My next 14 diary entries will cover the chapters in the book and my thoughts on them as I read through. This book is important for two reasons. First it reminds us of how cynical incumbents are and how desperate they are to hold on to their power. This is not a tendency that is particular to any party. As Kos has pointed out the current minority leader in the senate is running on his ability to funnel federal dollars to his home state more effectively than his rival could. It is a political fact that incumbents and power brokers will do whatever they think gives them the best chance at retaining their seat.
Howard Dean has pointed out that for some time now the Dems in Washington have been engaged in little more than damage control. As a result, they largely hold on to the power they have and propose little inspiring or principled legislation. The chapters of the book decsribe how the Democrats of an earlier age engaged in similar, though far more cynical, behavior.
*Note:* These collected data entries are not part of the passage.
## config.mk

```make
export PLATFORM = sky130hd
export DESIGN_NAME = cau_div_cell
export DESIGN_NICKNAME = d
export VERILOG_FILES = /design/src/hw/rtl/cau_pkg.sv /design/src/hw/rtl/cau_div_cell.sv
export SDC_FILE = /design/constraint.sdc
export NUM_CORES = 1
export LEC_CHECK = 0
export BUFFER_PORTS_ARGS = -buffer_cell sky130_fd_sc_hd__buf_2
export CAP_MARGIN = 25
export CORE_MARGIN = 1
export CORE_UTILIZATION = 40
export CTS_CLUSTER_DIAMETER = 60
export CTS_CLUSTER_SIZE = 14
export DETAILED_ROUTE_END_ITERATION = 12
export PLACE_DENSITY = 0.68
export SETUP_SLACK_MARGIN = 0.5
export SLEW_MARGIN = 5
export SYNTH_ARGS = -nofsm -noshare
export SYNTH_HDL_FRONTEND = slang
export SYNTH_SLANG_ARGS = --single-unit
```

## constraint.sdc

```tcl
create_clock -name clk -period 4.6 [get_ports clk]
set_clock_uncertainty 0.1 [all_clocks]
set_input_delay 0.69 -clock clk [delete_from_list [all_inputs] [get_ports clk]]
set_output_delay 0.69 -clock clk [all_outputs]
set_load 0.02 [all_outputs]
```

## src/hw/rtl/cau_pkg.sv

```systemverilog
// ----------------------------------------------------------------------------
// cau_pkg
// shared types and constants of the complex arithmetic unit
// ----------------------------------------------------------------------------
package cau_pkg;

  localparam int DATA_W = 16;

  typedef enum logic [1:0] {
    OP_ADD = 2'd0,
    OP_SUB = 2'd1,
    OP_MUL = 2'd2,
    OP_DIV = 2'd3
  } op_t;

  typedef struct packed {
    logic [1:0]               req_type;
    logic signed [DATA_W-1:0] a_re;
    logic signed [DATA_W-1:0] a_im;
    logic signed [DATA_W-1:0] b_re;
    logic signed [DATA_W-1:0] b_im;
  } req_t;

  typedef struct packed {
    logic signed [DATA_W-1:0] res_re;
    logic signed [DATA_W-1:0] res_im;
    logic                     saturated;
    logic                     div_by_zero;
  } res_t;

  // control and early results carried alongside the divider chain
  typedef struct packed {
    logic [DATA_W-1:0] res_re;
    logic [DATA_W-1:0] res_im;
    logic              sat;
    logic              dz;
    logic              is_div;
    logic              neg_re;
    logic              neg_im;
  } side_t;

endpackage

```

## src/hw/rtl/cau_div_cell.sv

```systemverilog
// ----------------------------------------------------------------------------
// cau_div_cell
// one restoring-division step for the real and imaginary quotients
// ----------------------------------------------------------------------------
module cau_div_cell #(
  parameter int QW = 40,
  parameter int DW = 32
) (
  input  logic            clk,
  input  logic            rst,
  input  logic            en,
  input  logic            valid_in,
  input  cau_pkg::side_t  side_in,
  input  logic [DW-1:0]   den_in,
  input  logic [QW-1:0]   d_re_in,
  input  logic [QW-1:0]   d_im_in,
  input  logic [DW-1:0]   r_re_in,
  input  logic [DW-1:0]   r_im_in,
  output logic            valid,
  output cau_pkg::side_t  side,
  output logic [DW-1:0]   den,
  output logic [QW-1:0]   d_re,
  output logic [QW-1:0]   d_im,
  output logic [DW-1:0]   r_re,
  output logic [DW-1:0]   r_im
);

  logic [DW:0] t_re, t_im, s_re, s_im;
  logic        ge_re, ge_im;

  // partial remainder with next dividend bit shifted in
  always_comb begin
    t_re  = {r_re_in, d_re_in[QW-1]};
    t_im  = {r_im_in, d_im_in[QW-1]};
    ge_re = t_re >= {1'b0, den_in};
    ge_im = t_im >= {1'b0, den_in};
    s_re  = t_re - {1'b0, den_in};
    s_im  = t_im - {1'b0, den_in};
  end

  always_ff @(posedge clk) begin
    if (rst) begin
      valid <= 1'b0;
    end else if (en) begin
      valid <= valid_in;
    end
    if (en) begin
      side <= side_in;
      den  <= den_in;
      d_re <= {d_re_in[QW-2:0], ge_re};
      d_im <= {d_im_in[QW-2:0], ge_im};
      r_re <= ge_re ? s_re[DW-1:0] : t_re[DW-1:0];
      r_im <= ge_im ? s_im[DW-1:0] : t_im[DW-1:0];
    end
  end

endmodule

```

==> results of run 1 <==
[worst register-to-register path, cell delays in order, from the launching register on]
cell and delay, ps:
dfxtp_1 310, mux2i_1 120, nor2_1 60
[power by group through the flow]
stage,Clock [mW],Sequential (mW),Combinational (mW)
CTS,1.77,2.45,1.38
finish,1.72,2.45,1.37
global route,1.82,2.47,1.47
global placement,0,2.49,1.36
detailed placement,0,2.49,1.37
floorplan,0,2.76,0.618
[area by class of cell]
class / instances / area [µm²]
diodes: 2 / 5.005
clock buffers: 28 / 594.3
clock inverters: 9 / 96.34
fillers: 2367 / 12780
inverters: 57 / 214.0
multi-input cells: 546 / 4287
flip-flops and latches: 214 / 6416
well taps: 341 / 426.7
repair buffers: 433 / 2210
[through the flow]
step                hold slack [ps]  setup slack (ps)  power (mW)  cells
floorplan                     478.8              1201       3.376    836
global placement              380.9             584.7       3.848   1591
detailed placement            392.0             527.5       3.860   1591
CTS                           196.4              1067       5.600   1628
global route                  211.6             844.6       5.762   1629
finish                        222.1              1062       5.540   1630
[cell usage after synthesis, types with 7 or more instances]
cell type | n | area (µm²)
nand2b_1 | 9 | 56.30
mux2_1 | 10 | 112.6
xnor2_1 | 31 | 271.5
nand3_1 | 17 | 85.08
o211ai_1 | 7 | 52.55
nand4_1 | 12 | 75.07
mux2i_1 | 10 | 100.1
a21oi_1 | 50 | 250.2
nor2b_1 | 10 | 62.56
o21ai_0 | 36 | 180.2
nor3_1 | 7 | 35.03
a21o_1 | 23 | 172.7
xor2_1 | 22 | 192.7
a211oi_1 | 7 | 52.55
o21a_1 | 9 | 67.56
nand2_1 | 48 | 180.2
clkbuf_1 | 9 | 33.78
mux2_2 | 19 | 214.0
edfxtp_1 | 213 | 6396
nor2_1 | 42 | 157.7
a31oi_1 | 9 | 56.30
mux2_4 | 24 | 360.4
ha_1 | 64 | 800.8
inv_1 | 57 | 214.0
[registers in the layout, summed over array words and instances (netlist names)]
name / cells
side: 37
r_im: 32
r_re: 32
d_re: 40
den: 32
valid: 1
d_im: 40
[routing by layer]
metal,share of wire,up-vias
met5,0.00028,-
met4,0.031,2
met3,0.075,61
met2,0.51,343
met1,0.38,4044
li1,-,4044
[worst paths after layout]
kind,cells past startpoint,from,to
worst max register to register,2,valid,valid
worst min-delay path,2,rst,valid
worst min register to register,2,valid,valid
worst max-delay path,11,den_in[12],r_im[2]
[layout by cell type, fill, tap and decap left out, drive strengths merged, types with 5 or more instances in the layout]
cell type | netlist | layout
nor4 | 5 | 5
mux2i | 10 | 10
a211oi | 7 | 7
nor2b | 10 | 10
nor2 | 42 | 42
clkbuf | 9 | 28
nand2b | 9 | 9
inv | 57 | 61
nand3 | 17 | 17
mux2 | 53 | 53
xor2 | 22 | 22
xnor2 | 31 | 31
o21ai | 38 | 38
a21oi | 52 | 52
o31ai | 8 | 8
o21a | 11 | 11
edfxtp | 213 | 213
buf | 10 | 433
ha | 64 | 64
a21o | 23 | 23
and2 | 5 | 5
a31oi | 9 | 9
nand2 | 49 | 49
nor3 | 7 | 7
nand4 | 12 | 12
o211ai | 7 | 7
[kinds of logic (layout without fill, tap and decap cells)]
kind of cell    after synthesis  in the layout  synth area share
buf+inv                      76            527           0.03257
other cells                   0              2                 0
mux                          63             63           0.07114
fa+ha+maj                    66             66           0.07600
compound gates              190            190            0.1197
xor+xnor                     53             53           0.04196
flops                       214            214            0.5800
simple gates                174            174           0.07871
==> summary.txt, run 1 <==
Outcome
  – Status: completed

Clock tree
  – Number of CTS-inserted buffers: 23
  – Clock transition at the registers of the reported paths: 70 ps
  – Count of hold buffers inserted by post-cts repair: 0
  – CTS Buffer Depth: 3
  – CTS Root Cell: clkbuf_16
  – Post-CTS setup buffer count: 0
  – Clock sink total: 214
  – CTS tree: done
  – H-tree depth: 1
  – Post-cts resize count: 0
  – Worst skew pair latency: 520 ps

Drt
  – Via count: 8494
  – Via-to-Cell Ratio: 5.211
  – Number of DRC markers in iteration 0: 468
  – DRC viols: 0
  – DR pass1 iterations: 5
  – DR WL/cell: 19.39 µm
  – Number of routed nets with antenna violations: 0
  – Final wirelength: 31600 µm

Floorplan
  – DIE AREA: 28330 µm²
  – Initial core utilization: 0.4094
  – I/O pin count: 431
  – Die W: 168.3 µm
  – Site Rows: 60
  – Core Region: 27030 µm²
  – Die height: 168.3 µm

Critical path
  – CP endpoint kind: register
  – Crit-path slowest cell: o21a_4
  – Cell family with most CP delay: compound AO/OA/AOI/OAI gates
  – WS Path Type: in2reg
  – Startpoint Class: primary input
  – FF-to-FF setup slack: around 3900 ps
  – Critical Path AT: 3710 ps
  – WP data required: 4770 ps
  – Crit-path max FO: 32
  – Largest stage delay, worst path: about 600 ps
  – CP bufs+invs: 2
  – Top cell by count, worst path: o21a_4
  – Critical Path, Cell by Cell: buf_2 -> inv_1 -> ha_1 -> nand2_1 -> or4_4 -> a21oi_2 -> nor3_1 -> o21a_4 -> o31ai_4 -> o21a_4 -> mux2_2

Layout
  – P&R area growth vs syn: 28.79%
  – Layout cells sized above 1: 0.4095
  – Final core occ: 0.5272
  – Fin nets: around 1600
  – Finished layout cell area: 14250 µm²

Synth
  – Synth Instances: 836
  – Yosys cell types: 70
  – Post-Syn Nets: 1119
  – Seq cells post-synth: 214
  – Yosys warning count: 0
  – Most used DFF post-synth: edfxtp_1
  – Mapped cell area: ~11000 µm²
  – Sequential-to-total area share from yosys stat: 0.5800
  – Post-synth EDFFs: roughly 210
  – Syn avg cell area: 13.23 µm²
  – Fraction of registers with async set/reset: 0

Timing
  – RSZ-0062 raised after global routing: false
  – Slew Limit Headroom: 0.5606
  – Crit share post-route: 0.7692
  – Slew @ Worst Pin: ~660 ps
  – Tmin final: 3538 ps
  – Setup tns final: 0 ps
  – Hold Fails Final Rpt: 0
  – FMAX: between 200 and 300 MHz
  – Setup violators final: 0
  – Slew Viols, Final: 0

Global route
  – GRT Total Usage: 0.2132
  – First-pass GRT wire length: about 46000 µm
  – Number of global-route vias before repair: 8309
  – GR Util met2: 0.3875
  – Grt met1 use: 0.2487
  – GR Util met3: 0.04231
  – Total grt overflow: 0
  – Antenna violations before repair: 3
  – GRT Max-Usage Layer: met2
  – Pin count of the biggest net entering global routing: ~100

Min path
  – Hold crit path type: in2reg

Placement
  – Input/output buffers: 430
  – Final HPWL DP: 25190 µm
  – Global placer's final weighted congestion: 0.9185
  – Placed cell areas: 13550 µm²

Power
  – Switch share: 0.3000
  – Worst IR Drop VDD: 0.2748 mV
  – Lkg Pwr: 6.299 nW
  – Sequential power share: 0.442
  – Logic pwr share: 0.247
  – PwrDens: 388.8 nW/µm²
  – NetSw: 1.662 mW
  – Clk pwr share: 0.311
  – Cell Int Power: 3.878 mW

Run
  – Max Cap Viol: 0
No activity file was read; power rests on OpenSTA's default activity.
==> inputs of run 2 (changes only) <==
--- a/config.mk
+++ b/config.mk
@@ -12,7 +12,7 @@
 export CTS_CLUSTER_DIAMETER = 60
 export CTS_CLUSTER_SIZE = 14
 export DETAILED_ROUTE_END_ITERATION = 12
-export PLACE_DENSITY = 0.68
+export PLACE_DENSITY = 0.7
 export SETUP_SLACK_MARGIN = 0.5
 export SLEW_MARGIN = 5
 export SYNTH_ARGS = -nofsm -noshare
==> constraint.sdc (replaced) <==
create_clock -name clk -period 3.12 [get_ports clk]
set_clock_uncertainty 0.1 [all_clocks]
set_input_delay 0.468 -clock clk [delete_from_list [all_inputs] [get_ports clk]]
set_output_delay 0.468 -clock clk [all_outputs]
set_load 0.02 [all_outputs]
==> run 2 against run 1 <==
- die area unchanged
- final area up 26%
- critical endpoint is now r_im[28]
- sequential share of layout area down 9.4 points
- worst setup slack worse by 680 ps
- sequential power up 48%
- non-clock buffer count up 279
- largest cell class unchanged
- critical path depth up 2
- total power up 68%
- sequential cell count unchanged
- register-to-register slack worse by 1500 ps
- first-iteration DRC count up 22%
- cell count up 18%
==> summary.txt, run 2 (same netlist as run 1, synthesis figures left out) <==
Clock tree
  – CTS Buffer Depth: 3 (unchanged)
  – Clock sink total: 214 (unchanged)
  – CTS Root Cell: clkbuf_16
  – Worst skew pair latency: 520 ps (about the same)
  – Number of CTS-inserted buffers: 24 (+4.3%)
  – H-tree depth: 1 (unchanged)
  – Clock transition at the registers of the reported paths: 60 ps (about the same)
  – CTS tree: done

Power
  – Cell Int Power: 6.564 mW (+69%)
  – Lkg Pwr: 7.885 nW (+25%)
  – Switch share: 0.2967 (-0.003256)
  – Sequential power share: 0.387 (-0.055)
  – Worst IR Drop VDD: 0.3655 mV (+33%)
  – PwrDens: 519.0 nW/µm² (+33%)
  – NetSw: 2.770 mW (+67%)
  – Logic pwr share: 0.295 (+0.048)
  – Clk pwr share: 0.317 (+0.006)

Floorplan
  – I/O pin count: 431 (unchanged)
  – Initial core utilization: 0.4094 (unchanged)
  – Die W: 168.3 µm (unchanged)
  – Site Rows: 60 (unchanged)
  – Die height: 168.3 µm (unchanged)
  – Core Region: 27030 µm² (unchanged)
  – DIE AREA: 28330 µm² (unchanged)

Drt
  – DR WL/cell: 19.55 µm (+0.84%)
  – Via count: 9884 (+16%)
  – Number of DRC markers in iteration 0: 572 (+22%)
  – Final wirelength: 37610 µm (+19%)
  – DR pass1 iterations: 5 (unchanged)
  – Via-to-Cell Ratio: 5.137 (-1.4%)
  – DRC viols: 0 (unchanged)
  – Number of routed nets with antenna violations: 0 (unchanged)

Global route
  – Pin count of the biggest net entering global routing: 66 (-33%)
  – First-pass GRT wire length: 55100 µm (+19%)
  – Antenna violations before repair: 8 (+5)
  – Total grt overflow: 0 (unchanged)
  – Number of global-route vias before repair: 10120 (+22%)
  – GRT Total Usage: 0.2534 (+0.04024)

Critical path
  – CP endpoint kind: register
  – Largest stage delay, worst path: 550 ps (-50 ps)
  – Reg2Reg Depth: 2 (unchanged)
  – RR Endpoint: valid
  – Startpoint Class: primary input
  – Crit-path slowest cell: or4b_4
  – WS Path Type: in2reg
  – Top cell by count, worst path: buf_6
  – Worst setup endpoint: r_im[28]
  – FF-to-FF setup slack: 2440 ps (-1470 ps)
  – Worst reg2reg startpoint: valid
  – Critical Path AT: 2910 ps (-800 ps)
  – Critical Path, Cell by Cell: buf_6 -> inv_4 -> ha_4 -> fa_2 -> nor2b_4 -> o31ai_4 -> a2111oi_4 -> or4b_4 -> a41oi_4 -> buf_6 -> o41ai_4 -> xor2_1 -> mux2_4
  – Worst Setup SP: d_im_in[39]
  – Crit-path max FO: 6 (-81%)
  – WP data required: 3300 ps (-1470 ps)

Timing
  – Hold Fails Final Rpt: 0 (unchanged)
  – Final hold slack: 17.79 ps (-204.3 ps)
  – RSZ-0062 raised after global routing: true
  – Setup violators final: 0 (unchanged)
  – Slew Limit Headroom: 0.6317 (+0.07105)
  – Setup tns final: 0 ps (unchanged)
  – Crit share post-route: 0.8761
  – FMAX: 365.8 MHz
  – Tmin final: 2733 ps
  – Slew Viols, Final: 0 (unchanged)
  – Slew @ Worst Pin: 538.6 ps (-120.5 ps)

Layout
  – Fin nets: 1838 (+18%)
  – P&R area growth vs syn: 62.56%
  – Non-Filler Instances: 1924 (+18%)
  – Commonest non-fill, non-tap cell in the layout: buf_2
  – Final core occ: 0.6655 (+0.1382)
  – Layout cells sized above 1: 0.5213 (+0.1118)
  – Regs by FF count: d_im x40, d_re x40, side x37
  – Most frequent cells in the layout: 408 x buf_2, 213 x edfxtp_1, 162 x buf_4

Placement
  – Input/output buffers: 430 (unchanged)
  – Global placer's final weighted congestion: 0.9219 (+0.37%)
  – Final HPWL DP: 26690 µm (+5.9%)
  – Placed Cells incl. Taps: 1737 (+9.2%)

Outcome
  – Status: completed

Min path
  – Hold crit path type: in2reg

Run
  – Max Cap Viol: 0 (unchanged)
## run 2: cell count changes in the layout (fill, tap and decap cells not counted), moves of 7 or more
cell           previous run  this run
buf_4                     1       162
dlygate4sd3_1             0        93
ha_1                     64        32
ha_4                      0        32
buf_6                     0        26
buf_2                   429       408
inv_1                    57        36
a21oi_1                  50        39
buf_12                    2        12
buf_8                     1         9
diode_2                   2        10
mux2_4                   24        32
inv_2                     0         7
## run 2: worst max-delay path: cells and delay by family
kind | cells | cell delay, ps
AO/OA/AOI/OAI | 4 | 730
adder cells (fa/ha/maj) | 2 | 360
buffers and inverters | 3 | 300
AND/OR/NAND/NOR | 2 | 610
multiplexers | 1 | 270
XOR/XNOR | 1 | 160
## run 2: worst min path at each step
stage,to,slack [ps],startpoint,cells past startpoint
floorplan,valid,440,rst,1
global placement,valid,380,valid,2
detailed placement,valid,380,valid,2
CTS,d_im[22],0.07,d_im_in[21],1
global route,d_im[5],-0.4,d_im_in[4],1
finish,d_im[37],20,d_im_in[36],1
## run 2: final cells by class
| type | instances | area (µm²) |
|---|---|---|
| Inverter | 57 | 286.5 |
| Sequential cell | 214 | 6416 |
| Tap cell | 341 | 426.7 |
| Clock buffer | 32 | 630.6 |
| Antenna cell | 10 | 25.02 |
| Multi-Input combinational cell | 546 | 5099 |
| Timing Repair Buffer | 712 | 4912 |
| Fill cell | 1973 | 9041 |
| Clock inverter | 12 | 188.9 |
## run 2: routing by layer
metal | share of wire | track usage | wire length [µm]
met2 | 0.53 | 0.4691 | 19750
met5 | 0 | 0 | 0
met4 | 0.049 | 0.1324 | 1838
met3 | 0.056 | 0.04325 | 2096
met1 | 0.37 | 0.2765 | 13930
## run 2: power by group through the flow
stage / combinational, mW / clock, mW / sequential [mW]
after floorplan: 0.973 / 0 / 4.07
after global placement: 2.30 / 0 / 3.66
after detailed placement: 2.33 / 0 / 3.67
after CTS: 2.65 / 3.00 / 3.61
after global routing: 2.93 / 3.11 / 3.64
final: 2.76 / 2.96 / 3.62
## run 2: stage by stage
stage | power [mW] | instance area, µm² | worst slack (ps)
5_1_grt | 9.678 | 17980 | 310.3
4_1_cts | 9.267 | 17640 | 360.4
2_1_floorplan | 5.039 | 11370 | 61.88
3_5_place_dp | 5.996 | 14980 | -347.8
6_report | 9.334 | 17980 | 386.6
3_3_place_gp | 5.962 | 14980 | -265.2
## run 2: repair_timing
action,CTS,global route
gates resized for setup,131,51
pin swaps,23,25
setup buffers,29,9
endpoints found under the setup margin,61,65
hold buffers,89,4
cloned,2,0
hold endpoints to repair,89,4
The second reason this book is important is noted by Karp himself in the preface; for an unknown reason, most historians treat foreign & domestic affairs as entirely separate matters. This is both strange and unfortunate. As Karp puts it:
[N]o substantial connections have ever been made between the turbulent domestic politics of the [Gilded] age and the increasingly ambitious foreign politics of that age. It is as if they were two separate historical sequences, each flowing through its own watertight channel, one labeled "domestic" and the other "foreign."
Such is the was American history — ideological, Marxist history excepted — has come to be written. The diplomatic historian traces the history of foreign affairs as if domestic politics were offstage disturbances; the historian of domestic politics treats the explosions of war as if they were offstage disturbances. The historian who copes with both in the confines of a single book puts them into alternate chapters, as if it were virtually unthinkable that domestic and foreign politics could possibly be elements of a single unified history.
I say "as if" because no one, so far as I know, has ever argued explicitly that foreign affairs and domestic affairs could not possibly be related. Stated baldly, the proposition is absurd. Were it true, we would have to believe, for example, that Presidents who have faced a mounting sea of troubles at home have nonetheless conducted their foreign policy without the slightest regard for those troubles. We would have to believe, in other words, that individual American Presidents were themselves divided into watertight compartments, one labeled "domestic" and the other "foreign." We would have to believe, too, that public men faced with a dangerously divided country could not possibly want to see it united by a patriotic struggle against a foreign foe; that men of power forced to cope with bitter and burning domestic questions would not wish to change the question before the country by pushing foreign affairs forward. Such propositions are not only contrary to common sense, they are falsified by the overwhelming evidence of history, for the political history of mankind records innumerable examples of rulers using foreign affairs for domestic ends.
Walter Karp, The Politics of War (Franklin Square Press, 1973, 2003), xv-xvi.